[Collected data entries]
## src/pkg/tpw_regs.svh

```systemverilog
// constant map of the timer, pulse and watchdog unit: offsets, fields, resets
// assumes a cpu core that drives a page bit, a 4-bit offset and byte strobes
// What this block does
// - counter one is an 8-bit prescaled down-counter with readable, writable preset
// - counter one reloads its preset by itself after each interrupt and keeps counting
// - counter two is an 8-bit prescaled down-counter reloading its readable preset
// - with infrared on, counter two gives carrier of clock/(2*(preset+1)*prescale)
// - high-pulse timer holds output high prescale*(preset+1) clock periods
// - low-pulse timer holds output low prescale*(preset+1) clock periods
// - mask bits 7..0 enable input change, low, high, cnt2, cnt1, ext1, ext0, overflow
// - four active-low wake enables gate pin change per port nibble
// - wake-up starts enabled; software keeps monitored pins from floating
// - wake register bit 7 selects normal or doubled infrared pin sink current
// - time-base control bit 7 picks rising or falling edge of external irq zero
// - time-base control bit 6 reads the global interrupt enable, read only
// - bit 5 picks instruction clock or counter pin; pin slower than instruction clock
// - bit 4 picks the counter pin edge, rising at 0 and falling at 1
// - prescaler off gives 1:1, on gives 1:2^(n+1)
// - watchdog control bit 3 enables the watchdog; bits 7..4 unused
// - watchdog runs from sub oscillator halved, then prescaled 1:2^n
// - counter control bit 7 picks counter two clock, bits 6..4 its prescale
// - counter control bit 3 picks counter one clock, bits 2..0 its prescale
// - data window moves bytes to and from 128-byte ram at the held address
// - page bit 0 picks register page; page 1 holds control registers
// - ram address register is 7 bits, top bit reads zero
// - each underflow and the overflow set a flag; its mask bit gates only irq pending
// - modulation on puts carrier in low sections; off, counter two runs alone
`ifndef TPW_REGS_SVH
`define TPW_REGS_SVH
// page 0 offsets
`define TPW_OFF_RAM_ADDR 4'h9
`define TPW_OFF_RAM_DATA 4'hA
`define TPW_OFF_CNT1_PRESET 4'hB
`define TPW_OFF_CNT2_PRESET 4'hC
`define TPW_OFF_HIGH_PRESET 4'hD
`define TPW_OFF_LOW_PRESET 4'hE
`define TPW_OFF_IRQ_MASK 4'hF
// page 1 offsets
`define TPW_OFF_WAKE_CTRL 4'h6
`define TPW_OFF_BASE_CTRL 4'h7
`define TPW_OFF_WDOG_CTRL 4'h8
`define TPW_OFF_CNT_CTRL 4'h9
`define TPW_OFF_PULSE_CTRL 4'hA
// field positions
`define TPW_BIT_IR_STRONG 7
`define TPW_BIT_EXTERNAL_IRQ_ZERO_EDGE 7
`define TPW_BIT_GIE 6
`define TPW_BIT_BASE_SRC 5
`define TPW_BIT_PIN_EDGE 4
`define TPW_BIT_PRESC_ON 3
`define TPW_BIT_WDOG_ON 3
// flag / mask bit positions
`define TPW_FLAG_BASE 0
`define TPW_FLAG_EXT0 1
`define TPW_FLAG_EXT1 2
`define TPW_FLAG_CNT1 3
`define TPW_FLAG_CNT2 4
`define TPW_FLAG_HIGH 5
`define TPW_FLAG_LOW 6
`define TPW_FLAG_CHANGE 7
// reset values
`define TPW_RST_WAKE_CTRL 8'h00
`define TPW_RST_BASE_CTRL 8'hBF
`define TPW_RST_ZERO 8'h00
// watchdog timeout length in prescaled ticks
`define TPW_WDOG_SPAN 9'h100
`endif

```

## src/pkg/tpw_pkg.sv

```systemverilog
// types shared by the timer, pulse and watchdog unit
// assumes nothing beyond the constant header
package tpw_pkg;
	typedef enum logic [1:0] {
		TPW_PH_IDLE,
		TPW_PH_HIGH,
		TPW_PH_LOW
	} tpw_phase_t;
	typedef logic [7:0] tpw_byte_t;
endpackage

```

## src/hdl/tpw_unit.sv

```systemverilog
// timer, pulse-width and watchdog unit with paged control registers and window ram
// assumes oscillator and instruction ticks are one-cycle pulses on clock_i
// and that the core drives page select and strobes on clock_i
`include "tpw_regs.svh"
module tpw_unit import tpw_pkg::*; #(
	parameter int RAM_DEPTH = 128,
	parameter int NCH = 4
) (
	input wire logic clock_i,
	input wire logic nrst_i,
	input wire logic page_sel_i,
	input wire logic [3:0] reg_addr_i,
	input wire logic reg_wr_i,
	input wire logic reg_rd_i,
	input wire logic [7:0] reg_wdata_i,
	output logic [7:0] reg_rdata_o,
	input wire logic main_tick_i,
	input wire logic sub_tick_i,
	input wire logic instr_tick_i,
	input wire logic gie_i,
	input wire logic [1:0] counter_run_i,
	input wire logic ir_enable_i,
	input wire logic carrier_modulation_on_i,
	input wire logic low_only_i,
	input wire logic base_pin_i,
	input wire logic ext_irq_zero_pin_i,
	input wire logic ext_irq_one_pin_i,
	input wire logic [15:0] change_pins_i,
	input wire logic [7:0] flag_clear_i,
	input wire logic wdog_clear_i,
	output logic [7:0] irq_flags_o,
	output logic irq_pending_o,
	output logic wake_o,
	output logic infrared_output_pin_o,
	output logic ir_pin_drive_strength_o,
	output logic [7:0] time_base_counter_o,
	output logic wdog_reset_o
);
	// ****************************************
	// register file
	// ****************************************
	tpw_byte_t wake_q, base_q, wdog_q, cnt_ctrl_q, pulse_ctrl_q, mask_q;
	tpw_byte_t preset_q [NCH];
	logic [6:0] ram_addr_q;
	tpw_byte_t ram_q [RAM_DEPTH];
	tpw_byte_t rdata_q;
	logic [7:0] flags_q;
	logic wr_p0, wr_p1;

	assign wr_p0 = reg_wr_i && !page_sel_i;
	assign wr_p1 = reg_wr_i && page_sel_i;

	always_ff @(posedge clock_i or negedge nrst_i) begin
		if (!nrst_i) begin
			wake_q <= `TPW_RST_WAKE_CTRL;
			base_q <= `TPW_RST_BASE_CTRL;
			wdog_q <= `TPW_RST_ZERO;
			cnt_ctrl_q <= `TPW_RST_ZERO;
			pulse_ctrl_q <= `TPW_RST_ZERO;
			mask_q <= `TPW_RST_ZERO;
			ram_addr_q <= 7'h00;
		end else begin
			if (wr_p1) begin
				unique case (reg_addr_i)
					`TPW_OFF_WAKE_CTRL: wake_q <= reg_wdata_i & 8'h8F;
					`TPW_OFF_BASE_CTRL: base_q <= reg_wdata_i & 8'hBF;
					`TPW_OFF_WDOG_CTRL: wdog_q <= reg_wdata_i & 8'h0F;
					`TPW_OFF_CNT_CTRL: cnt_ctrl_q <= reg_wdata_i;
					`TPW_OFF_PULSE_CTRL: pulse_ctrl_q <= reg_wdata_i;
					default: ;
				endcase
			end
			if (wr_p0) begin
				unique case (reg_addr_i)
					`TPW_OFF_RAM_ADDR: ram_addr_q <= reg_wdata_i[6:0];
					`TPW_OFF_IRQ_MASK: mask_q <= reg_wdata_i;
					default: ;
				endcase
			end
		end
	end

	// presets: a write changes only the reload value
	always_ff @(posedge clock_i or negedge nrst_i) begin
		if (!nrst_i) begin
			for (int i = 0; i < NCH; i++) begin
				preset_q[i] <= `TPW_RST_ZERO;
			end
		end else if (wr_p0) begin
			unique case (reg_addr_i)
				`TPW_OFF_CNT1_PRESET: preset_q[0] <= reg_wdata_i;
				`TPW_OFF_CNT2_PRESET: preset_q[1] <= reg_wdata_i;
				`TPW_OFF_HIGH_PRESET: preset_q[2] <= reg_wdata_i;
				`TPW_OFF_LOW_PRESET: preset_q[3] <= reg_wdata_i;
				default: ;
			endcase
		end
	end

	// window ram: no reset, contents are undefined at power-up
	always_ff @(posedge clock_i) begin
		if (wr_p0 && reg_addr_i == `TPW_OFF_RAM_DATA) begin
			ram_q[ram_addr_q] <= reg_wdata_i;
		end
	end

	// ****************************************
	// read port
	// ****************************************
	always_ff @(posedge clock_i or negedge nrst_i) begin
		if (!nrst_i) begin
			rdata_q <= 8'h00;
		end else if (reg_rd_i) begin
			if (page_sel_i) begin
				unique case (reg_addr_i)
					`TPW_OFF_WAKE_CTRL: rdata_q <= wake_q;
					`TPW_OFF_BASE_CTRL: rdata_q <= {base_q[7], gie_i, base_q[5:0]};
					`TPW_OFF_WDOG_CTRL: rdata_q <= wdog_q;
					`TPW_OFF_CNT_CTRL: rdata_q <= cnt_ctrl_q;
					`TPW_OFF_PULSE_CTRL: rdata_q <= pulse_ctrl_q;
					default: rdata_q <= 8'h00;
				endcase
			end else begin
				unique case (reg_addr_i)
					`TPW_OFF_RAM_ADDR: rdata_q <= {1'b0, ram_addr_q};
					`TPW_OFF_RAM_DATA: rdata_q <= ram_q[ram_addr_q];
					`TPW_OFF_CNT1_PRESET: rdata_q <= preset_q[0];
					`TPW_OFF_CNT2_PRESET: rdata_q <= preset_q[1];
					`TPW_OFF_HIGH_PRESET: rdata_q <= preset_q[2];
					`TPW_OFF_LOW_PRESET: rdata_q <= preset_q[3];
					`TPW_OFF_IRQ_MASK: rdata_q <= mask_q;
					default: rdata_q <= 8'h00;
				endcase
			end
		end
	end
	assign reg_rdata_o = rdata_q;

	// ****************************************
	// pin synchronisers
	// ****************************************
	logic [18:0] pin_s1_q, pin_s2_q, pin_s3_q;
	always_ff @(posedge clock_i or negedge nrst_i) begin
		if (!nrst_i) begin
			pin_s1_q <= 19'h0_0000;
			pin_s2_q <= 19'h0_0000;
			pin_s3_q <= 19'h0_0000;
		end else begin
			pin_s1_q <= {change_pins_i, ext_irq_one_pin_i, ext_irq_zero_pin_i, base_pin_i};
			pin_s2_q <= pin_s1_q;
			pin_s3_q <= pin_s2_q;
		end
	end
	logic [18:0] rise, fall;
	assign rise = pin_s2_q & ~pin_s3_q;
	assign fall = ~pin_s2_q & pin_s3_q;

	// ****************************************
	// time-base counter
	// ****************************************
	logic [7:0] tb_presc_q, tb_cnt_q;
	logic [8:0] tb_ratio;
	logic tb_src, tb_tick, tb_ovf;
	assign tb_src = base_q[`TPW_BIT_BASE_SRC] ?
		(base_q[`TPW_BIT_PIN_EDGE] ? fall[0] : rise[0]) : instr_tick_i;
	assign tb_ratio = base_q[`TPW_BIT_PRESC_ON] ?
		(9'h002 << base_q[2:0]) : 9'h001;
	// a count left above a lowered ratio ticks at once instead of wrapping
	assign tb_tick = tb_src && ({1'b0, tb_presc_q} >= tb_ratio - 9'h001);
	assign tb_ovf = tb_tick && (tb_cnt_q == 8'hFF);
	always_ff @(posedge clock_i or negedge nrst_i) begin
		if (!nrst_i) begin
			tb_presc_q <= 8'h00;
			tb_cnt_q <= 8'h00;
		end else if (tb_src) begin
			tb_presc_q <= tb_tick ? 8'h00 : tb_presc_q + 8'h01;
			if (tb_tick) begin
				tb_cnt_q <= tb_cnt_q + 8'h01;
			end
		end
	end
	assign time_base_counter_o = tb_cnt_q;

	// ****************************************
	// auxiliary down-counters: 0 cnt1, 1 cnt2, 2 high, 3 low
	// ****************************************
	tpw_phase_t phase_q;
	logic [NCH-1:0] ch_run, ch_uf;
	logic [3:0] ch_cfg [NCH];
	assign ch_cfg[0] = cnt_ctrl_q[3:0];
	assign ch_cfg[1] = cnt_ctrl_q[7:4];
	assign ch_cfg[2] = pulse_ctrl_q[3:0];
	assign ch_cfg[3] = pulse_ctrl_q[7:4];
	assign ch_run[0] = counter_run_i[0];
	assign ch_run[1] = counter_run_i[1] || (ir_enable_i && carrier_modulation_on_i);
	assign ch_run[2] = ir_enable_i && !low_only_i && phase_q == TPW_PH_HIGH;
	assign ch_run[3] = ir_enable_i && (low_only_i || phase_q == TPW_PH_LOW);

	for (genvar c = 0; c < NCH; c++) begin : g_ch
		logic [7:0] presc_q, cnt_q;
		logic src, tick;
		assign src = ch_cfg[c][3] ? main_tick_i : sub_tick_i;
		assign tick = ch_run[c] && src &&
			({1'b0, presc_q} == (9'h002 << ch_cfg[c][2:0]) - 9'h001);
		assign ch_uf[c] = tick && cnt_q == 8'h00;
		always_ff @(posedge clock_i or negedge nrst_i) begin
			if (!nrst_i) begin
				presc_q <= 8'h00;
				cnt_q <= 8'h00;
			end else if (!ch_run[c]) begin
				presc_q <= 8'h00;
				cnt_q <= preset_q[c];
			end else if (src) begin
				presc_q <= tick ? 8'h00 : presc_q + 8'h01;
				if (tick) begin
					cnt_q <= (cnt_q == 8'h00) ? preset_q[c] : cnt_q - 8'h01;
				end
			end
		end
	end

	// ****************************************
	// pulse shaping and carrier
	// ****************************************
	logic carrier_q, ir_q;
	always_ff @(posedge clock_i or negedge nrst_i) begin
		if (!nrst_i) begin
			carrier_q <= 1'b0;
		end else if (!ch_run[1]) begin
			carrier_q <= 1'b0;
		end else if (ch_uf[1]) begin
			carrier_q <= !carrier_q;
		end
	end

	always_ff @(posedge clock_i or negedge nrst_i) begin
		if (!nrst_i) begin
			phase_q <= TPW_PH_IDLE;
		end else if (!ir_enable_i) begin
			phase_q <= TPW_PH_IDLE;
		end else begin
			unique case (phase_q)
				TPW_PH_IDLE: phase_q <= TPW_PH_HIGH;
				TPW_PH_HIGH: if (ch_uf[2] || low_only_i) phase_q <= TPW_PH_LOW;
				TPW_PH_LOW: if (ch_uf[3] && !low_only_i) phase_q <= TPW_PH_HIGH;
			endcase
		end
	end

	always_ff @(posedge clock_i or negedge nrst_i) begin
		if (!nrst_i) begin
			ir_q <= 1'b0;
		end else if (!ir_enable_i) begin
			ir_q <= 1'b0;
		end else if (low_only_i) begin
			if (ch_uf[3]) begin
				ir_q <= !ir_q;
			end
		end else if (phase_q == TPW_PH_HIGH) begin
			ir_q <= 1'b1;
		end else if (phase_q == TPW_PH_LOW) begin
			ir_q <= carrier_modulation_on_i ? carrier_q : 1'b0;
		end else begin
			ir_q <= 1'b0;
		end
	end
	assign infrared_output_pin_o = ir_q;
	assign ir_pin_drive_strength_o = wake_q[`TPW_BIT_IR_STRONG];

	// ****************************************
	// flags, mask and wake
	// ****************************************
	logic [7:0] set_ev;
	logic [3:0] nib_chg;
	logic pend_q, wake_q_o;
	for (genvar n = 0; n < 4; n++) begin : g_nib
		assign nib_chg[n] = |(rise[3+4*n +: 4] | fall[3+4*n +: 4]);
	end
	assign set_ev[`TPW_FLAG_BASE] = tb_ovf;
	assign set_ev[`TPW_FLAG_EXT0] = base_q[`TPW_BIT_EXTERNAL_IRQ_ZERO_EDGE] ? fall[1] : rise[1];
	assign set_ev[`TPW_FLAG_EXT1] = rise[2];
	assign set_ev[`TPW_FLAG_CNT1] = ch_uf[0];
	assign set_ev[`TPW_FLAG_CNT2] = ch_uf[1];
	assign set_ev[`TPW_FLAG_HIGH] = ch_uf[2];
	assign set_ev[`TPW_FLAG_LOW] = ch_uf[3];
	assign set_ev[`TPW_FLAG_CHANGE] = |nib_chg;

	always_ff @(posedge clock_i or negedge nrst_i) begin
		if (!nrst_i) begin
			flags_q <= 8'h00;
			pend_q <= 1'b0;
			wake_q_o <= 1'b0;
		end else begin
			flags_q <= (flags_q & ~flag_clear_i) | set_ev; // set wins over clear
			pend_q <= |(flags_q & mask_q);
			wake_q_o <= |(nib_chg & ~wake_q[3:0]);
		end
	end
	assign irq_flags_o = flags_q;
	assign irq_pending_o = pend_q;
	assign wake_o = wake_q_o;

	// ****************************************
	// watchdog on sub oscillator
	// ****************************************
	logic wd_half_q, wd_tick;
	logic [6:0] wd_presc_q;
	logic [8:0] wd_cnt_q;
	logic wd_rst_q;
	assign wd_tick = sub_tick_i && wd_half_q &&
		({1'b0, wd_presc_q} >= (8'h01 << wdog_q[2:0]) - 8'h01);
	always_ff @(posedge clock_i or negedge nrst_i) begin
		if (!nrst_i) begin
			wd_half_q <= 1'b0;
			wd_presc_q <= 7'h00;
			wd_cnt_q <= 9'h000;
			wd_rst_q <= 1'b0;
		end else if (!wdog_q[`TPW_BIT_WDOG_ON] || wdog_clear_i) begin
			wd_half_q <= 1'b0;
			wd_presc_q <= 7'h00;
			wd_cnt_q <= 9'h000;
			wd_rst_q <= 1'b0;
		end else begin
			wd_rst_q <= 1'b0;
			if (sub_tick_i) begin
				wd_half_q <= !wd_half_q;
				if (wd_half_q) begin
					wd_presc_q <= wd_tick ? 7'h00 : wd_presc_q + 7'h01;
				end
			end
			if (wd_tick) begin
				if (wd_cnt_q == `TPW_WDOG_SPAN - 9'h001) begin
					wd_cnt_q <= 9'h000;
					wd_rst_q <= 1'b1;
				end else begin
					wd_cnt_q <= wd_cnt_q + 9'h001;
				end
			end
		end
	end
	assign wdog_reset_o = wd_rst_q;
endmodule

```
---
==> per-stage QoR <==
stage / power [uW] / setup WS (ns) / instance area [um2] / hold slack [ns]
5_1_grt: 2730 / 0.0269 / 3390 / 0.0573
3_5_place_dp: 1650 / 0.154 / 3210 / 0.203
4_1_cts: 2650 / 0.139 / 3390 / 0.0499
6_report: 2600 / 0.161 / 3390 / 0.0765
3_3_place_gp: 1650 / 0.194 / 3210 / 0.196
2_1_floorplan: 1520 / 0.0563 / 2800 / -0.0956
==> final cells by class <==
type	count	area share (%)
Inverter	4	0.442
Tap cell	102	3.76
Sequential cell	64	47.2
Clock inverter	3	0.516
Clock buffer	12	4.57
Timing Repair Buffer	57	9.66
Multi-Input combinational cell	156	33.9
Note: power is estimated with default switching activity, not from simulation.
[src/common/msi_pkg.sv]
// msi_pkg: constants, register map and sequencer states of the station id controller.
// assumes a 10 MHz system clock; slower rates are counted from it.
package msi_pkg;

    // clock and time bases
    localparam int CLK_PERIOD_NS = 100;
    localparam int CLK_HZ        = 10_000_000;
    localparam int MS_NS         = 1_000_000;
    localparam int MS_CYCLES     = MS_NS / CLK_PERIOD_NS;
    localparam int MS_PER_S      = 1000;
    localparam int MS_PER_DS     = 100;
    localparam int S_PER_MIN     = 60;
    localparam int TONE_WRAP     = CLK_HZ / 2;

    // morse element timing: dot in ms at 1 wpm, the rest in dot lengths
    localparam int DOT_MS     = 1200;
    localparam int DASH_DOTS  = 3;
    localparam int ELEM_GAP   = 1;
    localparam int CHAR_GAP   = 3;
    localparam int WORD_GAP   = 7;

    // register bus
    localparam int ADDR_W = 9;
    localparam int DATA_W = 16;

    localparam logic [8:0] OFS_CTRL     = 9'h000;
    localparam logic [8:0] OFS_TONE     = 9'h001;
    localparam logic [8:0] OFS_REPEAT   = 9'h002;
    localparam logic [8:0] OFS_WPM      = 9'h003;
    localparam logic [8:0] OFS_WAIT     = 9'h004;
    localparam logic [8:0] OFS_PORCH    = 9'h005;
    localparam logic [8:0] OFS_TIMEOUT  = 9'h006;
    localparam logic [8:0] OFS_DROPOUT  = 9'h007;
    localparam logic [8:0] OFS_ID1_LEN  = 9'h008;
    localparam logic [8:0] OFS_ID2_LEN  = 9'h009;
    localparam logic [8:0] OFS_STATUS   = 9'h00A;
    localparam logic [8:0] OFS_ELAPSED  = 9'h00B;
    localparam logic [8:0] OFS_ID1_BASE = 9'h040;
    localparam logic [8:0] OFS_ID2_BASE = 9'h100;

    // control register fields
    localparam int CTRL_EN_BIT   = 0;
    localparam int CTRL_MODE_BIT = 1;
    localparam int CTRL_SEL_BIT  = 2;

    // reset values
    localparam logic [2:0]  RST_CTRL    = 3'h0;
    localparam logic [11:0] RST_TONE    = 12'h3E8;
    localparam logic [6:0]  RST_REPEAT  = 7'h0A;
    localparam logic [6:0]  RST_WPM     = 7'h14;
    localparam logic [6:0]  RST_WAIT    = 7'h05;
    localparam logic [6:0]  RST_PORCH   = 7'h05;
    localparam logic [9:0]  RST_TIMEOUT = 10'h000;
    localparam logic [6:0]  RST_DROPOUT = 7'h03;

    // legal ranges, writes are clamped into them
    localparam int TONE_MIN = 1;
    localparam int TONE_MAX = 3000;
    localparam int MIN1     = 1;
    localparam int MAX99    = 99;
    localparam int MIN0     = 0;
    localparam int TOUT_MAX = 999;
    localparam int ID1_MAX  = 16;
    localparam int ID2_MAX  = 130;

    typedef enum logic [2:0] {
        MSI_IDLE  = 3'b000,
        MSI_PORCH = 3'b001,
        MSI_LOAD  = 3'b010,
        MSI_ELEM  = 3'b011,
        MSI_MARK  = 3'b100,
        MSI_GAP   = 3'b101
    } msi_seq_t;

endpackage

* _REQUIREMENT_
Show the lines above that have the word "stage".

* _ANSWER TO THE PROBLEM_
==> per-stage QoR <==
stage / power [uW] / setup WS (ns) / instance area [um2] / hold slack [ns]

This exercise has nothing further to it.